Les personnes qui suivent un régime végétalien, végan ou macrobiotique strict sont particulièrement exposées à des insuffisances d’apport en vitamine B12. Il en est de même pour celles qui souffrent de la maladie de Biermer (anciennement appelée anémie pernicieuse, une maladie auto-immune qui touche certaines cellules de l’estomac) ou celles qui ont subi une intervention chirurgicale de l’estomac destinée à lutter contre l’obésité.
De plus, certains médicaments diminuent significativement l’absorption de la vitamine B12: les inhibiteurs de la pompe à protons, les antagonistes des récepteurs H2 ou la metformine, par exemple. Les sujets âgés absorbent moins bien la vitamine B12 contenue dans les aliments, car l’acidité de l’estomac diminue avec l’âge. Cette particularité, associée à un apport parfois insuffisant (pour des raisons économiques) d’aliments d’origine animale, explique la fréquence des déficits en vitamine B12 dans cette population.
Les personnes qui, sans être végétariennes, choisissent de réduire leur consommation de produits d’origine animale (pour des raisons éthiques, environnementales ou économiques) sont également à risque (moindre) d’insuffisance d’apport en vitamine B12.

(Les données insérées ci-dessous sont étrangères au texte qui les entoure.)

### src/rtl/uart_tx_arbiter.sv
// Round-robin arbiter sharing one UART transmitter among NUM_REQ requesters.
// Each grant latches a byte, runs the send/done handshake, then acks or times out.
module uart_tx_arbiter #(
    parameter int NUM_REQ = 4,
    parameter int TIMEOUT = 2048
) (
    input  logic                 clk,
    input  logic                 rst,
    input  logic [NUM_REQ-1:0]   req,
    input  logic [8*NUM_REQ-1:0] din,
    output logic [NUM_REQ-1:0]   gnt,
    output logic [NUM_REQ-1:0]   ack,
    output logic                 tx_send,
    output logic [7:0]           tx_data,
    input  logic                 tx_done,
    output logic                 busy,
    output logic                 err,
    output logic [2:0]           err_id
);
    localparam int               CNT_W    = $clog2(TIMEOUT) + 1;
    localparam logic [CNT_W-1:0] CNT_LAST = CNT_W'(TIMEOUT - 1);
    localparam logic [CNT_W-1:0] CNT_MAX  = {CNT_W{1'b1}};
    localparam logic [CNT_W-1:0] CNT_ONE  = {{(CNT_W-1){1'b0}}, 1'b1};
    localparam logic [2:0]       LAST_IDX = 3'(NUM_REQ - 1);

    typedef enum logic [1:0] {
        IDLE    = 2'd0,
        SEND    = 2'd1,
        RELEASE = 2'd2
    } state_t;

    state_t             state_r, state_s;
    logic [NUM_REQ-1:0] gnt_r, gnt_s, ack_r, ack_s, win_oh_s;
    logic               tx_send_r, tx_send_s, busy_r, busy_s, err_r, err_s, found_s;
    logic [7:0]         tx_data_r, tx_data_s, win_data_s;
    logic [2:0]         err_id_r, err_id_s, ptr_r, ptr_s, idx_r, idx_s, win_s, next_ptr_s;
    logic [CNT_W-1:0]   cnt_r, cnt_s, cnt_inc_s;

    // Returns {found, index} of the first set request at or above p, wrapping.
    function automatic logic [3:0] rr_pick(input logic [NUM_REQ-1:0] r, input logic [2:0] p);
        logic [3:0] res;
        int         c;
        res = 4'b0000;
        for (int k = NUM_REQ - 1; k >= 0; k--) begin
            c = (int'(p) + k) % NUM_REQ;
            if (r[c]) begin
                res = {1'b1, c[2:0]};
            end else begin
                res = res;
            end
        end
        return res;
    endfunction

    // Next-state and next-output logic for the grant/handshake/timeout sequence.
    always_comb begin
        state_s    = state_r;
        gnt_s      = gnt_r;
        ack_s      = '0;
        tx_send_s  = tx_send_r;
        tx_data_s  = tx_data_r;
        busy_s     = busy_r;
        err_s      = 1'b0;
        err_id_s   = err_id_r;
        ptr_s      = ptr_r;
        idx_s      = idx_r;
        cnt_s      = cnt_r;
        {found_s, win_s} = rr_pick(req, ptr_r);
        next_ptr_s = (idx_r == LAST_IDX) ? 3'd0 : idx_r + 3'd1;
        cnt_inc_s  = (cnt_r == CNT_MAX) ? cnt_r : cnt_r + CNT_ONE;
        win_oh_s   = '0;
        win_data_s = 8'h00;
        for (int i = 0; i < NUM_REQ; i++) begin
            if (win_s == 3'(i)) begin
                win_oh_s[i] = 1'b1;
                win_data_s  = din[8*i +: 8];
            end else begin
                win_oh_s[i] = 1'b0;
            end
        end

        case (state_r)
            IDLE: begin
                // The ack/err term gives the dead cycle that ignores a stale req.
                if (found_s && !tx_done && (ack_r == '0) && !err_r) begin
                    state_s   = SEND;
                    gnt_s     = win_oh_s;
                    idx_s     = win_s;
                    tx_data_s = win_data_s;
                    tx_send_s = 1'b1;
                    busy_s    = 1'b1;
                    cnt_s     = '0;
                end else begin
                    state_s = IDLE;
                end
            end
            SEND: begin
                cnt_s = cnt_inc_s;
                if (cnt_r == CNT_LAST) begin
                    state_s   = IDLE;
                    err_s     = 1'b1;
                    err_id_s  = idx_r;
                    gnt_s     = '0;
                    tx_send_s = 1'b0;
                    busy_s    = 1'b0;
                    ptr_s     = next_ptr_s;
                end else if (tx_done) begin
                    state_s   = RELEASE;
                    tx_send_s = 1'b0;
                end else begin
                    state_s = SEND;
                end
            end
            RELEASE: begin
                cnt_s = cnt_inc_s;
                if (!tx_done) begin
                    state_s = IDLE;
                    ack_s   = gnt_r;
                    gnt_s   = '0;
                    busy_s  = 1'b0;
                    ptr_s   = next_ptr_s;
                end else if (cnt_r == CNT_LAST) begin
                    state_s  = IDLE;
                    err_s    = 1'b1;
                    err_id_s = idx_r;
                    gnt_s    = '0;
                    busy_s   = 1'b0;
                    ptr_s    = next_ptr_s;
                end else begin
                    state_s = RELEASE;
                end
            end
            default: begin
                state_s   = IDLE;
                gnt_s     = '0;
                tx_send_s = 1'b0;
                busy_s    = 1'b0;
            end
        endcase
    end

    // State and output registers with synchronous reset.
    always_ff @(posedge clk) begin
        if (rst) begin
            state_r   <= IDLE;
            gnt_r     <= '0;
            ack_r     <= '0;
            tx_send_r <= 1'b0;
            tx_data_r <= 8'h00;
            busy_r    <= 1'b0;
            err_r     <= 1'b0;
            err_id_r  <= 3'd0;
            ptr_r     <= 3'd0;
            idx_r     <= 3'd0;
            cnt_r     <= '0;
        end else begin
            state_r   <= state_s;
            gnt_r     <= gnt_s;
            ack_r     <= ack_s;
            tx_send_r <= tx_send_s;
            tx_data_r <= tx_data_s;
            busy_r    <= busy_s;
            err_r     <= err_s;
            err_id_r  <= err_id_s;
            ptr_r     <= ptr_s;
            idx_r     <= idx_s;
            cnt_r     <= cnt_s;
        end
    end

    assign gnt     = gnt_r;
    assign ack     = ack_r;
    assign tx_send = tx_send_r;
    assign tx_data = tx_data_r;
    assign busy    = busy_r;
    assign err     = err_r;
    assign err_id  = err_id_r;
endmodule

Les personnes qui ont une alimentation pauvre en aliments d’origine animale, y compris pour des raisons économiques, ont intérêt à supplémenter leur alimentation en vitamine B12, en particulier les sujets âgés, plus exposés aux déficits d’absorption. Face à un patient précarisé, la question de la consommation d’aliments d’origine animale doit être abordée pour envisager, si nécessaire, une supplémentation, même si les réserves hépatiques peuvent subvenir aux besoins pendant 3 à 4 ans.